内容简介:很久以前遇到过一个案例,也是一套RAC环境出现了非常高的GC cr/current grant 2-way 等待事件,持续较高的GC类等待,NODE1
很久以前遇到过一个案例,也是一套RAC环境出现了非常高的GC cr/current grant 2-way 等待事件, 《Performance tuning ‘gc cr¤t grant 2-way’ event (当主机扩容cpu后)》 当是这个案例是因为同一cluster的两个实例主机不同的CPU个数导致出现了不同的LMS进程数,负载能力不均衡导致, 这次要分享的案例是另个一种特殊情况。
来自SMARTDBOPS
持续较高的GC类等待,
NODE1
Event | Waits | Time(s) | Avg wait (ms) | % DB time | Wait Class |
---|---|---|---|---|---|
enq: TX – index contention | 27,057 | 32,531 | 1202 | 25.09 | Concurrency |
DB CPU | 26,320 | 20.30 | |||
enq: TX – row lock contention | 165,277 | 9,237 | 56 | 7.12 | Application |
gc current grant 2-way | 61,769 | 9,208 | 149 | 7.10 | Cluster |
log file sync | 1,937,689 | 6,747 | 3 | 5.20 | Commit |
NODE2
Top 5 Timed Foreground Events
Event | Waits | Time(s) | Avg wait (ms) | % DB time | Wait Class |
---|---|---|---|---|---|
gc buffer busy acquire | 84,112 | 31,365 | 373 | 35.95 | Cluster |
gc current grant 2-way | 24,906 | 11,217 | 450 | 12.86 | Cluster |
gc current block 2-way | 71,984 | 8,190 | 114 | 9.39 | Cluster |
gc cr grant 2-way | 34,748 | 6,061 | 174 | 6.95 | Cluster |
enq: TX – index contention | 3,067 | 4,735 | 1544 | 5.43 | Concurrency |
如果从节点1看会认为是并发争用enq index/row lock contention;还有gc cr/current grant 2-way, 该event表示Block is not in any cache,
Permission granted to read from the disk.
在诊断RAC问题时有几个黄金规则:
1. 谨防被TOP Event所欺骗
在RAC环境中有可能根本问题在另一个节点中隐藏,基于不会显示在top 5 event中, 被影响的等待事件可能比根本原因等待事件本身还要高, 实例的性能错综复杂, 很可能一个节点的后台进程出现问题(如LMS),而影响了其它所有节点出现Application class等待事件。
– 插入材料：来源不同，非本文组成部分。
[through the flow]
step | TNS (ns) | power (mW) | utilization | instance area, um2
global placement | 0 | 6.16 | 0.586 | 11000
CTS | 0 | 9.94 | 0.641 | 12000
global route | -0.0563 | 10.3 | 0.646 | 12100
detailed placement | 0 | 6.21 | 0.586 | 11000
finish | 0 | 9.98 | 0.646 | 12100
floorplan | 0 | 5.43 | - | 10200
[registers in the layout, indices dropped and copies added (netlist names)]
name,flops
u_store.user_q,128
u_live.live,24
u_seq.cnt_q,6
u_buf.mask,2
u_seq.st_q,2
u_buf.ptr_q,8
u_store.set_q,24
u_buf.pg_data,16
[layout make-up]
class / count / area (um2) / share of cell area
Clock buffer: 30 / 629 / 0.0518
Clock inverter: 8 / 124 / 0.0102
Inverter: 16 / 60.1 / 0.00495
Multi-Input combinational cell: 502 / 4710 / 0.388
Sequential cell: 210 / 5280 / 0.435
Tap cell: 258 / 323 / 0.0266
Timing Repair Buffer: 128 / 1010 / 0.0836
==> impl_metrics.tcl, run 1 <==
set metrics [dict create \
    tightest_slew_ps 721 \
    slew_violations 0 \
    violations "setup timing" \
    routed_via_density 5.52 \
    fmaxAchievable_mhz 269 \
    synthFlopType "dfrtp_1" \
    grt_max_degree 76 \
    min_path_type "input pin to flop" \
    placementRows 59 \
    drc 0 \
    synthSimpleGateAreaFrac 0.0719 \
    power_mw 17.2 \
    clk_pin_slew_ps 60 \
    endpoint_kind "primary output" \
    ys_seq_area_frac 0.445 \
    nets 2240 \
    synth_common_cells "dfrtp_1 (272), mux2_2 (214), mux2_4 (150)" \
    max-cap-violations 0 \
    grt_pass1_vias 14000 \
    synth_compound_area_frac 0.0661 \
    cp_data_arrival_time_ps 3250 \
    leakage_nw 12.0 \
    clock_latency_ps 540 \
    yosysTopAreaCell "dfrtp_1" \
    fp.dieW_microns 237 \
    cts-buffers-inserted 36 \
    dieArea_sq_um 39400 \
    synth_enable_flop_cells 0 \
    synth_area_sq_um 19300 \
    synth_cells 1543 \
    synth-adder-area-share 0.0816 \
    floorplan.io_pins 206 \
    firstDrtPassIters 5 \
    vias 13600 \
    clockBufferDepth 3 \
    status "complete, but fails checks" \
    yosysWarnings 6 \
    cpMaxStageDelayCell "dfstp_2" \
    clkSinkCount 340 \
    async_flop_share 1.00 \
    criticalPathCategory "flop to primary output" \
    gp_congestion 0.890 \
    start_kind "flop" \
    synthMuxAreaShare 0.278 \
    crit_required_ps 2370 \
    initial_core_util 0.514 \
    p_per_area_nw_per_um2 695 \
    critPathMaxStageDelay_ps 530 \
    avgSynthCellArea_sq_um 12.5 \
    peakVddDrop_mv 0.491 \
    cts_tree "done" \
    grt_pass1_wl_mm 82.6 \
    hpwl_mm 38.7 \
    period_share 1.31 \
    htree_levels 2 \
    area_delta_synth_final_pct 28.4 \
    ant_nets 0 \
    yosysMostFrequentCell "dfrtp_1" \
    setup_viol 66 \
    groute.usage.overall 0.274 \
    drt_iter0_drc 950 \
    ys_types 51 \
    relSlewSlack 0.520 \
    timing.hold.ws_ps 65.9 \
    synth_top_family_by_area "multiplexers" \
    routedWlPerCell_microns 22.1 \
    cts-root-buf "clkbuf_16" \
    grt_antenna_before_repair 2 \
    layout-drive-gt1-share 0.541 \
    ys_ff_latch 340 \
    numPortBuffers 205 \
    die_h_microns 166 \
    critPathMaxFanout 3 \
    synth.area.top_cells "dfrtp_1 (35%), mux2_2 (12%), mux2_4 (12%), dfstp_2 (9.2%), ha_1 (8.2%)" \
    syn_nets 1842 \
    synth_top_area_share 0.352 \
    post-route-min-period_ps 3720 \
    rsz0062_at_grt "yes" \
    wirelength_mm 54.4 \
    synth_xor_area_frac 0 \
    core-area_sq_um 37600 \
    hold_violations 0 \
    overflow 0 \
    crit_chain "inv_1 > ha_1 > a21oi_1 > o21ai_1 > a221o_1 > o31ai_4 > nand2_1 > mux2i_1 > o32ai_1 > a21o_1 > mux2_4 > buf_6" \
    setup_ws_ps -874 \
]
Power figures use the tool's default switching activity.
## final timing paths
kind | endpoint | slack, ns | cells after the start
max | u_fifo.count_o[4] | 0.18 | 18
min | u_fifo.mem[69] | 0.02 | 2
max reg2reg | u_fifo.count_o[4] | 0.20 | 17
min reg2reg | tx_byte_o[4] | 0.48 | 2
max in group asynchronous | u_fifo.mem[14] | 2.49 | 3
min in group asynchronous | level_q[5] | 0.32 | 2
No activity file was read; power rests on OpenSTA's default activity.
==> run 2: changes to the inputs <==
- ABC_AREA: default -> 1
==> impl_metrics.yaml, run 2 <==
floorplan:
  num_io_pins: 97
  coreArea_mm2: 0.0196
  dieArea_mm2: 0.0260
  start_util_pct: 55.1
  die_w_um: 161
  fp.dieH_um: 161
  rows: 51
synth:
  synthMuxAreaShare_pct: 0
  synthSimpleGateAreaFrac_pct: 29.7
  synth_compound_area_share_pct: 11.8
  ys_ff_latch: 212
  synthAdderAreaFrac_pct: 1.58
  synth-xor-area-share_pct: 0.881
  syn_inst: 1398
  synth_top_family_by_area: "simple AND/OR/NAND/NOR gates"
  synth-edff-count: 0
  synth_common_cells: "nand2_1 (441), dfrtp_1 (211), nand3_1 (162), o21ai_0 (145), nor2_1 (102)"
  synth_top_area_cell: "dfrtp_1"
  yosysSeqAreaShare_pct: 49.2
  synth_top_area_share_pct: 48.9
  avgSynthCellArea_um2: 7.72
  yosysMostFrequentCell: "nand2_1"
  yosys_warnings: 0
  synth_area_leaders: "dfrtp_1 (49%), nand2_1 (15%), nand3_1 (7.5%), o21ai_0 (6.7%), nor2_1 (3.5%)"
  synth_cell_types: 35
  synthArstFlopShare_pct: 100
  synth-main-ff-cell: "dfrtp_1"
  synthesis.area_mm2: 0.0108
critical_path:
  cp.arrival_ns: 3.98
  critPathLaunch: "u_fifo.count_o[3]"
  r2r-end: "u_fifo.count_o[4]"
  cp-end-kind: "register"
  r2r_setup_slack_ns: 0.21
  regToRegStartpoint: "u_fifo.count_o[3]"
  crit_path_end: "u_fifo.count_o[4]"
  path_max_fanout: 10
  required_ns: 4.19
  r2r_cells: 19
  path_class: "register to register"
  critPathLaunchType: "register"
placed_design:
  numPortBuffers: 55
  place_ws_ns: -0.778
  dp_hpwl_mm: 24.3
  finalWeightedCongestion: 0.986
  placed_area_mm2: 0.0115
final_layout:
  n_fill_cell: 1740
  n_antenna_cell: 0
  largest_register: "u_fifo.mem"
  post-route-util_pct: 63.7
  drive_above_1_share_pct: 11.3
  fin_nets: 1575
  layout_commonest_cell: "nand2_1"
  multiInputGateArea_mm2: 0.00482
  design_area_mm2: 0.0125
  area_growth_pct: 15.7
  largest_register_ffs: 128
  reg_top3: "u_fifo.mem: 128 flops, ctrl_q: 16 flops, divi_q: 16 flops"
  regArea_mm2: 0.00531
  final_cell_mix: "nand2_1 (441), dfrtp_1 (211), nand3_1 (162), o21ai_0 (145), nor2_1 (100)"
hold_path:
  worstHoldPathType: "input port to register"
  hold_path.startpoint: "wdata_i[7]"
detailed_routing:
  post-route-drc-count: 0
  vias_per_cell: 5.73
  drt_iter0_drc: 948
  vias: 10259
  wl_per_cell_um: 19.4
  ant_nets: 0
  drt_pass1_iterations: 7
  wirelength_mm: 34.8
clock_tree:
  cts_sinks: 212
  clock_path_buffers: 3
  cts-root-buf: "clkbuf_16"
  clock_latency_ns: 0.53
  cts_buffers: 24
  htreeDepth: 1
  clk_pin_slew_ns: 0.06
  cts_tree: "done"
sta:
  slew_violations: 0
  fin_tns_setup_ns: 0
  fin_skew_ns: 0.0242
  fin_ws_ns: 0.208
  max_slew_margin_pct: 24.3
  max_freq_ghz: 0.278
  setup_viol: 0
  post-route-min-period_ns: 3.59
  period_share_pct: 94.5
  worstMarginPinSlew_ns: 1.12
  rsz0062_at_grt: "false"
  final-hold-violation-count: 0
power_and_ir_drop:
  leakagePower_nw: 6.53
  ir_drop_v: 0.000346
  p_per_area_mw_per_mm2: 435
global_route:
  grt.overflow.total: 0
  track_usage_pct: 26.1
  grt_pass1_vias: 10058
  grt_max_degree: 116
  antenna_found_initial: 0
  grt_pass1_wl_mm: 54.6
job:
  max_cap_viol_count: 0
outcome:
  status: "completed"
### src/rtl/disp_pkg.sv
package disp_pkg;

    localparam int NUM_DIGITS = 4;
    localparam int SEG_W      = 7;
    localparam int BCD_W      = 4;
    localparam int IDX_W      = $clog2(NUM_DIGITS);

    typedef logic [BCD_W-1:0]      bcd_t;
    typedef logic [SEG_W-1:0]      seg_t;
    typedef logic [NUM_DIGITS-1:0] anode_t;

    // Scan position; numeric value equals the anode bit it enables.
    typedef enum logic [IDX_W-1:0] {
        SLOT_UNITS    = 2'd0,
        SLOT_TENS     = 2'd1,
        SLOT_HUNDREDS = 2'd2,
        SLOT_LEAD     = 2'd3
    } slot_e;

    typedef struct packed {
        logic lead_is_sign;
        logic negative;
        bcd_t lead;
        bcd_t hundreds;
        bcd_t tens;
        bcd_t units;
    } disp_value_t;

    typedef struct packed {
        logic  active;
        slot_e slot;
    } scan_state_t;

    // Segment order {g,f,e,d,c,b,a}, active-low on the bus.
    localparam seg_t SEG_BLANK = 7'b1111111;
    localparam seg_t SEG_MINUS = 7'b0111111;

    function automatic seg_t bcd_to_seg(input bcd_t v);
        seg_t lit;
        case (v)
            4'd0:    lit = 7'h3F;
            4'd1:    lit = 7'h06;
            4'd2:    lit = 7'h5B;
            4'd3:    lit = 7'h4F;
            4'd4:    lit = 7'h66;
            4'd5:    lit = 7'h6D;
            4'd6:    lit = 7'h7D;
            4'd7:    lit = 7'h07;
            4'd8:    lit = 7'h7F;
            4'd9:    lit = 7'h6F;
            default: lit = 7'h00;
        endcase
        return ~lit;
    endfunction

    function automatic int unsigned scan_limit(input int unsigned clk_hz,
                                               input int unsigned scan_hz);
        return (clk_hz / scan_hz) - 1;
    endfunction

endpackage

### src/rtl/scan_divider.sv
module scan_divider
    import disp_pkg::*;
#(
    parameter int unsigned CLK_HZ  = 100_000_000,
    parameter int unsigned SCAN_HZ = 250
) (
    input  logic clk,
    input  logic rst,
    output logic tick
);
    localparam int unsigned LIMIT = scan_limit(CLK_HZ, SCAN_HZ);
    localparam int CNT_W = (LIMIT > 0) ? $clog2(LIMIT + 1) : 1;

    logic [CNT_W-1:0] cnt;

    assign tick = (cnt == CNT_W'(LIMIT));

    always_ff @(posedge clk) begin
        if (rst) begin
            cnt <= '0;
        end else if (tick) begin
            cnt <= '0;
        end else begin
            cnt <= cnt + CNT_W'(1);
        end
    end
endmodule

### src/rtl/digit_sequencer.sv
module digit_sequencer
    import disp_pkg::*;
(
    input  logic        clk,
    input  logic        rst,
    input  logic        tick,
    output scan_state_t state
);
    always_ff @(posedge clk) begin
        if (rst) begin
            state.active <= 1'b0;
            state.slot   <= SLOT_UNITS;
        end else if (tick) begin
            if (!state.active) begin
                state.active <= 1'b1;
            end else begin
                state.slot <= slot_e'(IDX_W'(state.slot) + IDX_W'(1));
            end
        end
    end
endmodule

### src/rtl/digit_select_decode.sv
module digit_select_decode
    import disp_pkg::*;
(
    input  disp_value_t val,
    input  scan_state_t st,
    output anode_t      an_n,
    output seg_t        seg_n
);
    for (genvar g = 0; g < NUM_DIGITS; g++) begin : g_anode
        assign an_n[g] = !(st.active && (IDX_W'(st.slot) == IDX_W'(g)));
    end

    seg_t lead_seg;

    always_comb begin
        if (val.lead_is_sign) begin
            lead_seg = val.negative ? SEG_MINUS : SEG_BLANK;
        end else begin
            lead_seg = bcd_to_seg(val.lead);
        end
    end

    always_comb begin
        if (!st.active) begin
            seg_n = SEG_BLANK;
        end else begin
            case (st.slot)
                SLOT_UNITS:    seg_n = bcd_to_seg(val.units);
                SLOT_TENS:     seg_n = bcd_to_seg(val.tens);
                SLOT_HUNDREDS: seg_n = bcd_to_seg(val.hundreds);
                SLOT_LEAD:     seg_n = lead_seg;
                default:       seg_n = SEG_BLANK;
            endcase
        end
    end
endmodule

### src/rtl/mux_display_driver.sv
module mux_display_driver
    import disp_pkg::*;
#(
    parameter int unsigned CLK_HZ  = 100_000_000,
    parameter int unsigned SCAN_HZ = 250
) (
    input  logic       clk,
    input  logic       rst,
    input  logic       lead_is_sign,
    input  logic       negative,
    input  logic [3:0] digit_lead,
    input  logic [3:0] digit_hundreds,
    input  logic [3:0] digit_tens,
    input  logic [3:0] digit_units,
    output logic [3:0] an_n,
    output logic [6:0] seg_n
);
    logic        scan_tick;
    scan_state_t scan_st;
    disp_value_t value;

    assign value = '{
        lead_is_sign: lead_is_sign,
        negative:     negative,
        lead:         digit_lead,
        hundreds:     digit_hundreds,
        tens:         digit_tens,
        units:        digit_units
    };

    scan_divider #(
        .CLK_HZ (CLK_HZ),
        .SCAN_HZ(SCAN_HZ)
    ) u_div (
        .clk (clk),
        .rst (rst),
        .tick(scan_tick)
    );

    digit_sequencer u_seq (
        .clk  (clk),
        .rst  (rst),
        .tick (scan_tick),
        .state(scan_st)
    );

    digit_select_decode u_dec (
        .val  (value),
        .st   (scan_st),
        .an_n (an_n),
        .seg_n(seg_n)
    );
endmodule

### config.mk
export PLATFORM = sky130hd
export DESIGN_NAME = mux_display_driver
export DESIGN_NICKNAME = d
export VERILOG_FILES = /design/src/rtl/disp_pkg.sv /design/src/rtl/scan_divider.sv /design/src/rtl/digit_sequencer.sv /design/src/rtl/digit_select_decode.sv /design/src/rtl/mux_display_driver.sv
export SDC_FILE = /design/constraint.sdc
export NUM_CORES = 1
export LEC_CHECK = 0
export BUFFER_PORTS_ARGS = -buffer_cell sky130_fd_sc_hd__buf_2
export CORE_MARGIN = 2
export CORE_UTILIZATION = 57
export CTS_CLUSTER_DIAMETER = 120
export DETAILED_ROUTE_END_ITERATION = 7
export PLACE_DENSITY = 0.8
export SYNTH_ARGS = -nofsm -noshare
export SYNTH_HDL_FRONTEND = slang
export SYNTH_SLANG_ARGS = --single-unit
export TNS_END_PERCENT = 50
### constraint.sdc
create_clock -name clk -period 2.3 [get_ports clk]
set_clock_uncertainty 0.15 [all_clocks]
set_input_delay 0.46 -clock clk [delete_from_list [all_inputs] [get_ports clk]]
set_output_delay 0.46 -clock clk [all_outputs]
set_load 0.01 [all_outputs]
==> impl_metrics.json <==
{
  "grt_pass1_wl_mm": 7.645,
  "syn_area_per_cell_um2": 7.636,
  "n_fill_cell": 260,
  "cpMostUsedCell": "buf_6",
  "clock_latency_ns": 0.30,
  "worst-setup-path-type": "input port to primary output",
  "max_stage_delay_ns": 0.18,
  "cts.path.max_buffers": 2,
  "wire_per_inst_um": 13.27,
  "final_cell_count_no_fill": 347,
  "track_usage_pct": 23.00,
  "synthTopCellsByArea": "dfxtp_1, ha_1, nor2_1, o21ai_0, inv_1",
  "clk_pin_slew_worst_paths_ns": 0.12,
  "p_per_area_nw_per_um2": 299.5,
  "wl_mm": 4.604,
  "die_w_um": 63.25,
  "slew_viol_final": 0,
  "dp.cells": 343,
  "outcome": "finished with violations",
  "drc": 0,
  "fp.coreArea_um2": 3363,
  "drive_gt1_share_pct": 30.90,
  "setup_violations": 3,
  "cts.htree.levels": 1,
  "synth.ff_latch_count": 22,
  "die_y_um": 63.25,
  "final_antenna_net_count": 0,
  "path_cells": "buf_6 > buf_6 > buf_4 > ha_1 > o22ai_1 > mux2i_1 > a21oi_1 > o211ai_1 > buf_2",
  "n_antenna_cell": 0,
  "cp_max_fo": 2,
  "period_minus_slack_ns": 2.328,
  "fp-row-count": 21,
  "synth_top_area_share_pct": 22.01,
  "seq_area_frac_synth_pct": 22.01,
  "io_pins": 31,
  "area_growth_pct": 24.83,
  "num-nets-final": 353,
  "synth_edf_count": 0,
  "via_count": 1905,
  "synthMostInstantiatedCell": "nor2_1",
  "p_leak_uw": 0.001038,
  "antenna_found_initial": 0,
  "cts_root_buffer": "clkbuf_4",
  "cts_hold_buf": 0,
  "failed_checks": "negative setup slack",
  "routabilityCongestion": 0.7973,
  "slowest_stage": "ha_1",
  "hpwl_mm": 3.224,
  "start_kind": "input port",
  "end_kind": "primary output",
  "dieArea_um2": 4000,
  "syn_area_um2": 2001,
  "arrival_ns": 1.72,
  "fin_ws_ns": -0.02815,
  "async_reset_ff_share_pct": 0,
  "drt-initial-drc-count": 139,
  "syn_nets": 312,
  "ir_drop_uv": 307.8,
  "grt_max_degree": 19,
  "grt.overflow.total": 0,
  "worst_slew_pin_slew_ns": 0.5129,
  "max_freq_ghz": 0.4295,
  "io_buffer_count": 30,
  "cts_sinks": 22,
  "cts_tree": "done",
  "syn_inst": 262,
  "yosys_most_used_dff": "dfxtp_1",
  "numCtsBuffers": 3,
  "synthTopCellsByCount": "nor2_1, ha_1, inv_1, dfxtp_1, o21ai_0",
  "cap_violations": 0,
  "place_worst_setup_slack_ns": -0.2026,
  "rsz0062_at_grt": "yes",
  "dr.pass1.iters": 4,
  "grt_pass1_vias": 1786,
  "yosys_warnings": 0,
  "required_ns": 1.69,
  "start_util_pct": 59.49,
  "ys_types": 38,
  "finalHoldViolCount": 0,
  "finalCritPeriodShare_pct": 101.2,
  "yosysTopAreaCell": "dfxtp_1",
  "holdCritPathClass": "input port to register",
  "slew_headroom_pct": 65.54,
  "via_per_inst": 5.490
}
cells by family (layout without fill, tap and decap cells):
| family | after synthesis | after routing | synth area share [%] |
|---|---|---|---|
| and+or+nand+nor | 94 | 94 | 23.70 |
| muxes | 5 | 5 | 2.627 |
| adders and majority gates | 30 | 30 | 18.76 |
| buffers and inverters | 38 | 77 | 8.318 |
| DFF | 22 | 22 | 22.01 |
| xor gates and xnor gates | 18 | 18 | 7.880 |
| AOI/OAI and AO/OA | 55 | 55 | 16.70 |
metrics by stage:
stage	TNS [ns]	cell area, um2	power, uW	util, %	hold slack [ns]
floorplan	0	2001	491.3	-	0.2794
global placement	-0.3696	2280	548.8	67.78	0.2935
detailed placement	-0.4455	2280	553.2	67.78	0.3098
CTS	-0.1027	2405	732.2	71.50	0.2116
global route	-0.3218	2497	791.5	74.26	0.2348
finish	-0.05742	2497	747.9	74.26	0.2135
layout by cell type, fill, tap and decap left out, types with 4 or more instances in the layout:
master    synthesis  routed
dfxtp_1          22      20
o21ai_1           0      10
ha_1             30      19
nand3_1          11      11
nand2b_1         11      11
o21ai_0          20       7
nor2_1           36      36
ha_2              0       5
buf_2             0      28
a21oi_2           0       4
xnor2_1           9       9
a21oi_1          12       8
a31oi_1           4       4
buf_4             0      15
nor3_1            5       4
inv_2             0       5
ha_4              0       6
inv_1            26      19
nand4_1           4       4
xor2_1            9       9
nand2_1          15      15
area by class of cell:
class / count / area, um2 / share of cell area, %
inverter: 26 / 105.1 / 4.208
multi-input combinational: 202 / 1548 / 61.97
clock buffer: 3 / 22.52 / 0.9018
tap: 46 / 57.56 / 2.305
sequential: 22 / 442.9 / 17.74
timing repair buffer: 48 / 321.6 / 12.88
sequential cells by signal, summed over array words and instances, names as in the netlist:
name	flops
u_div.cnt	19
u_seq.state	3
timing repair:
action	in CTS	in global routing
pin swaps	11	5
setup endpoints to repair	7	7
gates resized for setup	34	25
setup buffers	1	0
power breakdown:
| group | switching, uW | internal [uW] |
|---|---|---|
| clock | 108 | 61.0 |
| sequential | 4.23 | 385 |
| combinational | 102 | 87.0 |
| total | 215 | 533 |
worst max-delay path: cells and delay by family:
family,cells,cell delay [ns]
buffers and inverters,4,0.51
AOI/OAI and AO/OA,3,0.45
adders and majority gates,1,0.18
muxes,1,0.11
layer usage:
layer / GRT usage, % / share of wire, %
met1: 30.64 / 47
met2: 40.03 / 47
met3: 3.036 / 4.5
met4: 4.348 / 1.2
met5: 0 / 0
final timing paths:
kind | start | endpoint | slack, ns | cells after the start
min reg2reg | u_div.cnt[0] | u_div.cnt[0] | 0.34 | 1
max | digit_lead[0] | seg_n[6] | -0.03 | 9
max reg2reg | u_div.cnt[15] | u_div.cnt[6] | 0.25 | 6
min | rst | u_seq.state[0] | 0.21 | 2
(Power assumes the default switching activity.)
gc buffer busy xx 等待事件是RAC性能分析根本问题之前的主要证状, 简单认为在等待一个BLOCK的BL lock请求, 其它所有进程在等待这个BLOCK的BL lock可用其间的时间消耗都会记入gc buffer busy xx 等待事件中.
ASH和dump block trace 文件可以定位GC BUFFER BUSY等待, 主要是识别对象,对象类型,块类型信息
Object type | Block type | Possible issue(s) |
---|---|---|
Table | Segment header | Freelists, freelist groups, deletes from one node,ASSM bugs etc |
Table | Segment blocks | Heavy insert workload, heavy update to few blocks, SQL performance issues scanning few objects aggressively. |
Index | Leaf block | Numerous inserts on indexed columns, sequence or sysdate generated keys |
Index | Root / branch block |
Insert + numerous index scans, concurrent inserts and deletes etc |
Undo | Undo header block | Numerous short transactions |
Undo | Undo block | Long pending transaction and CR block generation |
Dictionary | SEQ$ (object) | Sequences with nocache or order set and excessive access to sequence. |
2. 消除基础架构环境问题
Gc cr grants 2-way 如果BLOCK没有在任何实例的Buffer cache中,时间会记入这个等待事件中,前台进程发送一个请求给远程LMS, 远程的LMS回复‘read from disk’. 出现gc 2-way 3-way这类意为着高并发出现的拥挤产生的等待,一个block和message传输的最小时间通常<2ms, (Exadata<0.5ms). 需要查看 AWR中的wait event histogram 查看2/3- way事件不同时间段的占比。排除网络问题
3. 识别问题实例
SELECT INSTANCE ||'->’ || inst_id transfer, class, cr_block cr_blk, Trunc(cr_block_time / cr_block / 1000, 2) avg_Cr, current_block cur_blk, Trunc(current_block_time / current_block / 1000, 2) avg_cur FROM gv$instance_cache_transfer WHERE cr_block > 0 AND current_block > 0 ORDER BY INSTANCE, inst_id, class /
4. 检查发送端的性能指标,不只是接收端
发送端
gc cr block receive time=
Time to send message to a remote LMS process by FG
+ Time taken by LMS to build block (statistics: gc cr block build time)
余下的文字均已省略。